Consider shape and position, not just size
Breast augmentation is about more than just size. Many women choose this procedure because they are unhappy with the shape and/or position of their breasts. For example, after breastfeeding, the breasts may sag and appear empty. Other women have breasts that are naturally less full, especially at the upper pole. It can be easy to focus only on the size of the implants. However, it is important to keep your body proportions in mind. Implants that are too big or too small for your figure will not improve your figure. As mentioned earlier, it is not only the volume of the implant that determines the final result. The same 350 CC implant can look completely different depending on the profile. Lower profiles tend to look more natural, as a natural breast does not protrude as far forward. On the other hand, higher profiles look fuller and larger, even with lower volumes. This is also where your height, weight and stature come into play. For example, an implant with a higher profile will always look much more noticeable on someone with a very small stature.
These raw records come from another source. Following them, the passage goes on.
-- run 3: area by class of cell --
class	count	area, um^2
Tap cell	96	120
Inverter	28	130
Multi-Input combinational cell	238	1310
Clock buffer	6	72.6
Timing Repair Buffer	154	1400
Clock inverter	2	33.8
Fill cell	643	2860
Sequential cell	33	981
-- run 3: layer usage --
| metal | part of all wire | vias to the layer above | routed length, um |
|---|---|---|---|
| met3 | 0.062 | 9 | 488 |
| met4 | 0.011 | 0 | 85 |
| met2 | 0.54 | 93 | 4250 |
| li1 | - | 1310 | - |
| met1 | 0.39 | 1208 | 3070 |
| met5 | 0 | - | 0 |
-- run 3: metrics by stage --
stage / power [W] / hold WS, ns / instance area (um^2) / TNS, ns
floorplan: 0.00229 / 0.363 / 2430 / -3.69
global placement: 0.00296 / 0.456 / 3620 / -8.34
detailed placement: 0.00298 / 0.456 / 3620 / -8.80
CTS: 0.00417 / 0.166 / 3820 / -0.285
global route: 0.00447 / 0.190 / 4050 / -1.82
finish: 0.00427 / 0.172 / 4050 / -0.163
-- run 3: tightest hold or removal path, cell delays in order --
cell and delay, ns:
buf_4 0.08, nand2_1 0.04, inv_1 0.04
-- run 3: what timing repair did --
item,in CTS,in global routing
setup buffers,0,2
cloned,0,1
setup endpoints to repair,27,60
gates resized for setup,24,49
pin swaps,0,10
File: src/hdl/tile_defs.svh
// ---------------------------------------------------------------------
// Tile size macros
// Core, bank and tile counts, bank depth and data width
// ---------------------------------------------------------------------

`ifndef TILE_DEFS_SVH
`define TILE_DEFS_SVH

// Cores per tile, one inbound port each
`define NUM_CORES 4

// Banks per tile
`define NUM_BANKS 8

// Tiles in the cluster
`define NUM_TILES 4

// Words per bank
`define BANK_WORDS 256

`define DATA_WIDTH 32

`endif

File: src/hdl/tile_pkg.sv
// ---------------------------------------------------------------------
// Tile types
// Address, data and index types plus the fields of a shared-L1 address
// ---------------------------------------------------------------------

`include "tile_defs.svh"

package tile_pkg;

  typedef logic [`DATA_WIDTH-1:0]         data_t;
  typedef logic [`DATA_WIDTH/8-1:0]       be_t;
  typedef logic [31:0]                    addr_t;
  typedef logic [$clog2(`NUM_TILES)-1:0]  tile_id_t;
  typedef logic [$clog2(`NUM_CORES)-1:0]  core_id_t;
  typedef logic [$clog2(`NUM_BANKS)-1:0]  bank_sel_t;
  typedef logic [$clog2(`BANK_WORDS)-1:0] row_t;

  // Word address inside a tile, row above bank
  typedef logic [$bits(row_t)+$bits(bank_sel_t)-1:0] tile_addr_t;

  // Requester tile and core plus spare bits
  typedef logic [7:0] core_addr_t;

  // Byte address layout from bit 0 upward
  localparam int unsigned ByteOffset = $clog2(`DATA_WIDTH/8);
  localparam int unsigned BankLsb    = ByteOffset;
  localparam int unsigned TileLsb    = BankLsb + $bits(bank_sel_t);
  localparam int unsigned RowLsb     = TileLsb + $bits(tile_id_t);

endpackage

File: src/hdl/tcdm_if.sv
// ---------------------------------------------------------------------
// TCDM port
// One req/gnt request channel with a vld read response
// ---------------------------------------------------------------------

interface tcdm_if;
  import tile_pkg::*;

  // Request, held until gnt
  logic  req;
  addr_t addr;
  logic  wen;
  data_t wdata;
  be_t   be;
  logic  gnt;

  // One vld per taken read
  logic  vld;
  data_t rdata;

  modport master (
    output req, addr, wen, wdata, be,
    input  gnt, vld, rdata
  );

  modport slave (
    input  req, addr, wen, wdata, be,
    output gnt, vld, rdata
  );

endinterface

File: src/hdl/core_tcdm_shim.sv
// ---------------------------------------------------------------------
// Core TCDM shim
// Steers each core request to the local or remote port by tile field,
// allows one read in flight and merges the responses
// ---------------------------------------------------------------------

module core_tcdm_shim (
  input  logic               clk_i,
  input  logic               rst_ni,
  input  tile_pkg::tile_id_t tile_id_i,
  input  logic               core_req_i,
  input  logic               core_wen_i,
  input  tile_pkg::addr_t    core_addr_i,
  input  tile_pkg::data_t    core_wdata_i,
  input  tile_pkg::be_t      core_be_i,
  output logic               core_gnt_o,
  output logic               core_vld_o,
  output tile_pkg::data_t    core_rdata_o,
  tcdm_if.master             local_o,
  tcdm_if.master             remote_o
);
  import tile_pkg::*;

  logic is_local;
  logic taken;
  logic resp_vld;
  logic pend_q;
  logic pend_remote_q;

  assign is_local = core_addr_i[TileLsb +: $bits(tile_id_t)] == tile_id_i;

  // No new request while a read is in flight
  assign local_o.req  = core_req_i && !pend_q && is_local;
  assign remote_o.req = core_req_i && !pend_q && !is_local;

  // Crossbar picks bank and row out of the full address
  assign local_o.addr   = core_addr_i;
  assign local_o.wen    = core_wen_i;
  assign local_o.wdata  = core_wdata_i;
  assign local_o.be     = core_be_i;
  assign remote_o.addr  = core_addr_i;
  assign remote_o.wen   = core_wen_i;
  assign remote_o.wdata = core_wdata_i;
  assign remote_o.be    = core_be_i;

  assign taken      = (local_o.req && local_o.gnt) || (remote_o.req && remote_o.gnt);
  assign core_gnt_o = taken;

  assign resp_vld     = local_o.vld || remote_o.vld;
  assign core_vld_o   = resp_vld;
  assign core_rdata_o = pend_remote_q ? remote_o.rdata : local_o.rdata;

  always_ff @(posedge clk_i or negedge rst_ni) begin
    if (!rst_ni) begin
      pend_q        <= 1'b0;
      pend_remote_q <= 1'b0;
    end else if (taken && !core_wen_i) begin
      pend_q        <= 1'b1;
      pend_remote_q <= !is_local;
    end else if (resp_vld) begin
      pend_q <= 1'b0;
    end
  end

  // Responses only come from the port holding the read
  a_local_vld: assert property (@(posedge clk_i) disable iff (!rst_ni)
    local_o.vld |-> pend_q && !pend_remote_q);

  a_remote_vld: assert property (@(posedge clk_i) disable iff (!rst_ni)
    remote_o.vld |-> pend_q && pend_remote_q);

endmodule

File: src/flat_wrapper.sv
// flat-port wrapper written by rule: the top's interface ports become plain ports
module core_tcdm_shim_flat import tile_pkg::*;
  (clk_i, rst_ni, tile_id_i, core_req_i, core_wen_i, core_addr_i, core_wdata_i, core_be_i, core_gnt_o, core_vld_o, core_rdata_o, local_o_req, local_o_addr, local_o_wen, local_o_wdata, local_o_be, local_o_gnt, local_o_vld, local_o_rdata, remote_o_req, remote_o_addr, remote_o_wen, remote_o_wdata, remote_o_be, remote_o_gnt, remote_o_vld, remote_o_rdata);
  tcdm_if local_o_i ();
  tcdm_if remote_o_i ();
  input  logic clk_i;
  input  logic rst_ni;
  input  tile_pkg::tile_id_t tile_id_i;
  input  logic core_req_i;
  input  logic core_wen_i;
  input  tile_pkg::addr_t core_addr_i;
  input  tile_pkg::data_t core_wdata_i;
  input  tile_pkg::be_t core_be_i;
  output logic core_gnt_o;
  output logic core_vld_o;
  output tile_pkg::data_t core_rdata_o;
  output wire logic [$bits(local_o_i.req)-1:0] local_o_req;
  output wire logic [$bits(local_o_i.addr)-1:0] local_o_addr;
  output wire logic [$bits(local_o_i.wen)-1:0] local_o_wen;
  output wire logic [$bits(local_o_i.wdata)-1:0] local_o_wdata;
  output wire logic [$bits(local_o_i.be)-1:0] local_o_be;
  input wire logic [$bits(local_o_i.gnt)-1:0] local_o_gnt;
  input wire logic [$bits(local_o_i.vld)-1:0] local_o_vld;
  input wire logic [$bits(local_o_i.rdata)-1:0] local_o_rdata;
  output wire logic [$bits(remote_o_i.req)-1:0] remote_o_req;
  output wire logic [$bits(remote_o_i.addr)-1:0] remote_o_addr;
  output wire logic [$bits(remote_o_i.wen)-1:0] remote_o_wen;
  output wire logic [$bits(remote_o_i.wdata)-1:0] remote_o_wdata;
  output wire logic [$bits(remote_o_i.be)-1:0] remote_o_be;
  input wire logic [$bits(remote_o_i.gnt)-1:0] remote_o_gnt;
  input wire logic [$bits(remote_o_i.vld)-1:0] remote_o_vld;
  input wire logic [$bits(remote_o_i.rdata)-1:0] remote_o_rdata;
  assign local_o_req = local_o_i.req;
  assign local_o_addr = local_o_i.addr;
  assign local_o_wen = local_o_i.wen;
  assign local_o_wdata = local_o_i.wdata;
  assign local_o_be = local_o_i.be;
  assign local_o_i.gnt = local_o_gnt;
  assign local_o_i.vld = local_o_vld;
  assign local_o_i.rdata = local_o_rdata;
  assign remote_o_req = remote_o_i.req;
  assign remote_o_addr = remote_o_i.addr;
  assign remote_o_wen = remote_o_i.wen;
  assign remote_o_wdata = remote_o_i.wdata;
  assign remote_o_be = remote_o_i.be;
  assign remote_o_i.gnt = remote_o_gnt;
  assign remote_o_i.vld = remote_o_vld;
  assign remote_o_i.rdata = remote_o_rdata;
  core_tcdm_shim u_core (.clk_i(clk_i), .rst_ni(rst_ni), .tile_id_i(tile_id_i), .core_req_i(core_req_i), .core_wen_i(core_wen_i), .core_addr_i(core_addr_i), .core_wdata_i(core_wdata_i), .core_be_i(core_be_i), .core_gnt_o(core_gnt_o), .core_vld_o(core_vld_o), .core_rdata_o(core_rdata_o), .local_o(local_o_i), .remote_o(remote_o_i));
endmodule
File: config.mk
export PLATFORM = sky130hd
export DESIGN_NAME = core_tcdm_shim_flat
export DESIGN_NICKNAME = d
export VERILOG_FILES = /design/src/hdl/tile_pkg.sv /design/src/hdl/tcdm_if.sv /design/src/hdl/core_tcdm_shim.sv /design/src/flat_wrapper.sv
export VERILOG_INCLUDE_DIRS = /design/src /design/src/hdl
export SDC_FILE = /design/constraint.sdc
export NUM_CORES = 1
export LEC_CHECK = 0
export BUFFER_PORTS_ARGS = -buffer_cell sky130_fd_sc_hd__buf_2
export CAP_MARGIN = 15
export CORE_AREA = 2 2 123 125
export DETAILED_ROUTE_END_ITERATION = 10
export DIE_AREA = 0 0 125 127
export RECOVER_POWER = 25
export SYNTH_ARGS = -nofsm -noshare
export SYNTH_HDL_FRONTEND = slang
export SYNTH_SLANG_ARGS = --single-unit
File: constraint.sdc
create_clock -name clk_i -period 1 [get_ports clk_i]
set_clock_uncertainty 0.15 [all_clocks]
set_input_delay 0.05 -clock clk_i [delete_from_list [all_inputs] [get_ports clk_i]]
set_output_delay 0.05 -clock clk_i [all_outputs]
set_load 0.01 [all_outputs]
# After elaboration in Yosys (flattened, before gate mapping)
# Cells that the tools add are included.
# totals
reg_bits	2
input_bits	142
output_inout_bits	174
elab_cells	18
# op_classes
n_eq_ne	1
n_mux	3
reduce_logical	12
# ops
op	count
$mux 32	1
$logic_and 1x1->1	6
$logic_not 1->1	3
$eq 2x2->1	1
$logic_or 1x1->1	2
$mux 1	2
$reduce_bool 2->1	1

# Longest topological paths before layout
# Gate-level depths: netlist of run 1.
# logic_depth
ltp_word	7
ltp_mapped	4
depth_no_buf	3

# Least setup slack after synthesis of run 1
# No wires, ideal clock.
# synth_timing
kind	reg2out
from	reg u_core.pend_remote_q
to	out core_rdata_o[10]
arrival_ns	0.940
required_time_ns	0.800
setup_slack_ns	-0.140
path_stages_with_launch	4
n_path_buf	2
cell_sequence	dfrtp_1 buf_6 buf_12 mux2_4
# synth_via
elab_chain_len	1
# synth_lines
item	line	source
from (decl)	core_tcdm_shim.sv:28	logic pend_remote_q;
from (signal assigned)	core_tcdm_shim.sv:59	pend_remote_q <= !is_local;
$mux 32	core_tcdm_shim.sv:51	assign core_rdata_o = pend_remote_q ? remote_o.rdata : local_o.rdata;
to (decl)	flat_wrapper.sv:16	output tile_pkg::data_t core_rdata_o;
# Every way passes these cells.

# Worst setup path in the final report of run 1
# layout_timing
from	reg u_core.pend_remote_q
to	out core_rdata_o[7]
# The elaborated chain is that of the path after synthesis.

==> run metrics, run 1 <==
antenna viol nets, final=0; Synth Area in XOR/XNOR=0.0200; Hold WC Path Type=input pin to asynchronous set/reset pin; fillers=1627; adder and majority cell fraction of the synthesized area=0; mapped cell area=between 1500 and 2000 µm²; worst r2r path cells=3; Initial Utilization=0.122; min Tclk post-route=1.49 ns; total of max-cap violations=0; power per cell area=~750 nW/µm²; layout cells sized above 1=0.639; max-slew violations=0; WP data required=0.80 ns; DRT Pass-1 Iters=2; status=finished with violations; CTS tree=yes; Worst Slack Setup Final=-0.488 ns; Tightest Pin Transition=0.382 ns; reg2reg start=u_core.pend_q$_DFFE_PN0P_; CTS HTree Levels=1; Worst Setup SP=u_core.pend_remote_q$_DFFE_PN0P_; Total Nets Final=395; Hold WS=-0.00670 ns; sequential element share of the synthesized area=0.0285; Placed Cells=362; unrepaired setup endpoints after global routing=yes; diode count=0; r2r setup slk=-0.14 ns; first-pass GRT wire length=6380 µm; Core ar.=14400 µm²; Crit Path Class=register to primary output; dominant synthesized flop cell=dfrtp_1; Sw Ratio=0.335; final hold vios=3; YS warnings=0; Post-Syn Nets=338; HPWL after DPL=around 3300 µm; Cells after Synth=196; Clk network pwr share=0.328; Synth Area in Simple Gates=0.0307; All-Layer GR Usage=0.0494; f_max=0.672 GHz; total gr overflow=0; maximum root-to-sink buffer count=2; largest net degree at the start of global routing=15; violated checks=negative hold slack, negative setup slack; Die Y-Extent=127 µm; GP Congestion=0.730; root buffer cell=clkbuf_16; most frequent cells in the layout=buf_2, dlygate4sd3_1, mux2_4; Comb power frac=0.623; crit path capture type=primary output; Post-route DRC=0; CTS buffer count=3; Post-Layout Cell Count=436; clock sinks=2; number of port buffers=117; Via density=3.12; Yosys reg bits=2; mux share of post-synthesis cell area=0.265; Worst Setup EP=core_rdata_o[7]; total internal power=0.00126 W; initial drt markers=12; Max VDD drop=0.787 mV; Period Utilization, post-route=1.49; Vias=~1400; CP max FO=14; Post-Route WL=4800 µm; Async SR Flop Fraction=1.00; share of the core filled with cells=0.175; Ports=316; Layout area overhead=43.7%; most common cell after layout, fill and taps aside=buf_2; worst path arrival time=1.29 ns; Final setup viols=37; Slew HR=0.744; Cell Rows=44; FF-to-FF End=u_core.pend_remote_q$_DFFE_PN0P_; wire length per cell=11.0 µm; clock-pin slew on the worst setup and hold paths=approximately 0.03 ns; main combinational cell family by area after synthesis=buffers and inverters; Worst setup SP type=register; die width=125 µm; sequential share of power=0.050; Clk Latency, worst-skew pair=0.22 ns; NetSw=0.000636 W; Distinct cells, synth=20; die area=15900 µm²; Pleak=1.25 nW; Compound-Gate Fraction of Synth Area=0.0221; initial antenna violation count=0; number of global-route vias before repair=approximately 1400; Mapped Avg Cell Area=8.95 µm²; Post-synth EDFFs=0
-- final cells by class --
type,instances,area [µm²],area share
Tap cell,184,230,0.0913
Sequential cell,2,51.3,0.0203
Inverter,1,3.75,0.00149
Timing Repair Buffer,194,1510,0.600
Clock buffer,4,78.8,0.0313
Multi-Input combinational cell,51,644,0.256
-- power by group through the flow --
stage               sequential, W  combinational [W]  clock (W)
finish                  0.0000947            0.00118   0.000623
global route            0.0000957            0.00126   0.000651
CTS                     0.0000952            0.00116   0.000631
detailed placement      0.0000939           0.000625          0
global placement        0.0000938           0.000621          0
floorplan               0.0000900           0.000880          0
-- worst max-delay path, stage by stage (launching register included) --
cell and delay, ns:
dfrtp_2 0.44, buf_12 0.17, mux2_4 0.32, buf_6 0.12
-- worst min path at each step --
stage	start	to	slack (ns)	cells past startpoint
floorplan	rst_ni	u_core.pend_q$_DFFE_PN0P_	-0.40	0
global placement	rst_ni	u_core.pend_q$_DFFE_PN0P_	-0.31	1
detailed placement	rst_ni	u_core.pend_q$_DFFE_PN0P_	-0.31	1
CTS	local_o_vld	u_core.pend_q$_DFFE_PN0P_	0.01	3
global route	local_o_vld	u_core.pend_q$_DFFE_PN0P_	0.01	3
finish	rst_ni	u_core.pend_remote_q$_DFFE_PN0P_	-0.007	2
-- metal layers --
| metal | up-vias | global-route usage | wire [µm] |
|---|---|---|---|
| met4 | 0 | 0.0183 | 61 |
| met1 | 606 | 0.0465 | 1430 |
| met3 | 6 | 0.0121 | 574 |
| met2 | 146 | 0.102 | 2740 |
| li1 | 602 | - | - |
| met5 | - | 0 | 0 |
-- registers in the layout, indices dropped and copies added (netlist names) --
| register | flops |
|---|---|
| u_core.pend_q | 1 |
| u_core.pend_remote_q | 1 |
-- through the flow --
stage               total power (W)  instance area, µm²  setup TNS, ns  worst slack, ns
floorplan                  0.000970                1760          -4.10           -0.140
global placement           0.000715                1550          -8.22           -0.277
detailed placement         0.000719                1550          -8.49           -0.287
CTS                         0.00189                2500         -16.20           -0.508
global route                0.00200                2520         -17.20           -0.518
finish                      0.00190                2520         -15.88           -0.488
-- kinds of logic after synthesis --
logic type | Yosys count
and+or+nand+nor | 10
muxes | 32
buffers and inverters | 143
DFF | 2
xor gates and xnor gates | 4
AOI/OAI and AO/OA | 5
-- cell usage after synthesis, types with 2 or more instances --
cell / n / area, µm²
mux2_4: 28 / 420
buf_12: 3 / 60.1
buf_4: 138 / 1040
xnor2_1: 2 / 17.5
dfrtp_1: 2 / 50.1
nor2_1: 2 / 7.51
nand2_1: 3 / 11.3
xor2_1: 2 / 17.5
mux2_2: 4 / 45.0
a21oi_1: 2 / 10.0
-- what timing repair did --
item	4_1_cts	5_1_grt
setup buffers	2	1
endpoints found under the setup margin	37	39
endpoints found under the hold margin	136	0
pin swaps	7	1
hold buffers	70	0
resized for setup	31	8
cloned	0	0
No activity file was read; power rests on OpenSTA's default activity.
==> run 2, diff against run 1 <==
- HOLD_SLACK_MARGIN: not set -> 0.02
- SETUP_SLACK_MARGIN: not set -> 0.05
==> run 2 against run 1 <==
Effect of this change: the flow finishes with violations (negative setup slack); maximum frequency is 1.7% lower; combinational power hardly changed; core utilization hardly changed; total power is 0.61% lower; register-to-register slack better by 0.03 ns.
==> run metrics, run 2 (synthesis results as in run 1) <==
most frequent cells in the layout=buf_2, dlygate4sd3_1, buf_6; worst path arrival time=about 1.3 ns; number of global-route vias before repair=1334; power per cell area=750 nW/µm²; Clk network pwr share=0.327; Period Utilization, post-route=1.51; GP Congestion=0.735; Via density=3.09; Initial Utilization=0.122; Pleak=1.24 nW; largest net degree at the start of global routing=15; cell family with most CP delay=flip-flops; Clk Latency, worst-skew pair=0.22 ns; Buffers & Inverters on Critical Path=2; max-slew violations=0; layout cells sized above 1=0.639; All-Layer GR Usage=0.0500; total internal power=around 0.0013 W; Sw Ratio=0.331; Worst setup SP type=register; total gr overflow=0; critical-path cell list=buf_12, mux2_2, buf_6; share of the core filled with cells=0.175; CTS tree=yes; status=finished with violations; diode count=0; DRT Pass-1 Iters=4; postcts setup bufs=0; Post-route DRC=0; Tightest Pin Transition=0.277 ns; violated checks=negative setup slack; sequential share of power=0.051; wire length per cell=about 11 µm; cts hold-fix bufs=68; final instance area=2520 µm²; min Tclk post-route=about 1.5 ns; Cell Rows=44; total of max-cap violations=0; clock-pin slew on the worst setup and hold paths=~0.03 ns; Critical-path top delay cell=dfrtp_2; Ports=316; crit-path max cell delay=0.44 ns; HPWL after DPL=approximately 3400 µm; die width=125 µm; Vias=between 1000 and 1500; f_max=0.661 GHz; WP data required=0.80 ns; clock sinks=2; first-pass GRT wire length=between 6000 and 7000 µm; number of port buffers=117; final hold vios=0; maximum root-to-sink buffer count=2; Final setup viols=37; initial drt markers=15; Worst Slack Setup Final=-0.514 ns; DP Area=roughly 1600 µm²; Die Y-Extent=127 µm; initial antenna violation count=0; unrepaired setup endpoints after global routing=yes; NetSw=roughly 0.00062 W; Largest regs=u_core.pend_q (1), u_core.pend_remote_q (1); root buffer cell=clkbuf_16; Core ar.=14400 µm²; Hold WC Path Type=input pin to register; CTS HTree Levels=1; Total Nets Final=392; antenna viol nets, final=0; most common cell after layout, fill and taps aside=buf_2; CTS buffer count=3; Max VDD drop=0.551 mV; Post-Route WL=slightly below 5000 µm; crit path capture type=primary output; CP max FO=14; Slew HR=0.815; Layout area overhead=43.5%; Comb power frac=0.622; Crit Path Class=register to primary output; die area=15900 µm²
-- run 2: cell types whose count changed in the layout (fill, tap and decap cells not counted) --
| cell | change |
|---|---|
| nor3_4 | -1 |
| mux2_2 | +3 |
| clkbuf_1 | -1 |
| clkbuf_4 | +1 |
| nor2_1 | +1 |
| buf_2 | -6 |
| buf_12 | +1 |
| mux2_4 | -3 |
| nor3_2 | +1 |
| nor2_4 | -1 |
| buf_6 | +4 |
| dlygate4sd3_1 | -1 |
| buf_4 | -1 |
-- run 2: timing repair --
action,in CTS,in global routing
pin swaps,6,0
resized for setup,35,2
endpoints found under the hold margin,136,1
endpoints found under the setup margin,37,37
-- run 2: per-layer routing --
layer  track usage  wire length (µm)
met3        0.0155               642
met2        0.0988              2680
met4       0.00980                22
met5             0                 0
met1        0.0518              1500
-- run 2: layout make-up --
class                           count  area (µm²)
Fill cell                        1630       11900
Timing Repair Buffer              191        1530
Multi-Input combinational cell     51         619
Tap cell                          184         230
Clock buffer                        4        78.8
Sequential cell                     2        51.3
Inverter                            1        3.75
-- run 2: path summary, 6_finish.rpt --
path                                                   from                               end  slack (ns)  depth (start not counted)
max                        u_core.pend_remote_q$_DFFE_PN0P_                   core_rdata_o[0]       -0.51                          3
min                                             local_o_vld         u_core.pend_q$_DFFE_PN0P_       0.002                          3
max reg2reg                       u_core.pend_q$_DFFE_PN0P_  u_core.pend_remote_q$_DFFE_PN0P_       -0.11                          3
min reg2reg                       u_core.pend_q$_DFFE_PN0P_  u_core.pend_remote_q$_DFFE_PN0P_        0.52                          3
max in group asynchronous                            rst_ni  u_core.pend_remote_q$_DFFE_PN0P_        0.55                          2
min in group asynchronous                            rst_ni  u_core.pend_remote_q$_DFFE_PN0P_        0.01                          2
-- run 2: power by group through the flow --
stage / clock network (W) / logic [W] / registers, W
after floorplan: 0 / 0.000880 / 0.0000900
after global placement: 0 / 0.000623 / 0.0000946
after detailed placement: 0 / 0.000623 / 0.0000950
after CTS: 0.000629 / 0.00117 / 0.0000949
after global routing: 0.000647 / 0.00124 / 0.0000971
final: 0.000618 / 0.00117 / 0.0000956
-- run 2: worst register-to-register path: stages, from the launching register on --
cell and delay (ns):
dfrtp_1 0.40, nor3b_4 0.23, nand2_1 0.08, o2bb2ai_1 0.12
-- run 2: stage by stage --
stage	TNS (ns)	worst slack (ns)	hold WS [ns]	cells	power, W
global route	-17.72	-0.561	0.0229	433	0.00199
detailed placement	-8.77	-0.297	-0.312	361	0.000718
CTS	-16.54	-0.530	-0.00255	433	0.00190
global placement	-8.28	-0.270	-0.311	361	0.000717
floorplan	-4.10	-0.140	-0.396	196	0.000970
finish	-16.17	-0.514	0.00220	433	0.00189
It can be very helpful if you show your doctor photos of breasts that you like. Many people who want a “natural” result show me a photo of large breasts in a push-up bra. What you consider natural or large may be very different from what your doctor considers it to be. Exchange ideas with your plastic surgeon so that you both have the same idea of what appears natural to you.
Nowadays, digital imaging technology (3D, VR, AR) is a very helpful tool that allows you to get a good visual idea of what an implant of a certain size will look like. Thus, you can get an approximate picture of what your body will look like after breast augmentation.
Get professional advice
When choosing your implant size, you may hear many different opinions from friends and family. Although your friends and family can give you insight, it is important that you take your surgeon’s advice and guidance seriously. Your surgeon will help you achieve your goals while maintaining your health. Although the choice of implant size should be a collaborative effort between you and your surgeon, it is important that you listen to what your doctor has to say about your choice.
Deciding on breast size is a personal decision – just because your best friend looks great with a “DD” cup size doesn’t mean those implants are right for you. There are many important factors to consider when choosing an implant size, from lifestyle to age to body shape. There is usually not one “perfect” choice, but a range of sizes that work well for you. By clearly articulating your goals, an experienced practitioner can guide you in choosing the implant that best complements your body. Trust between you and your doctor is one of the most important things for a successful surgery.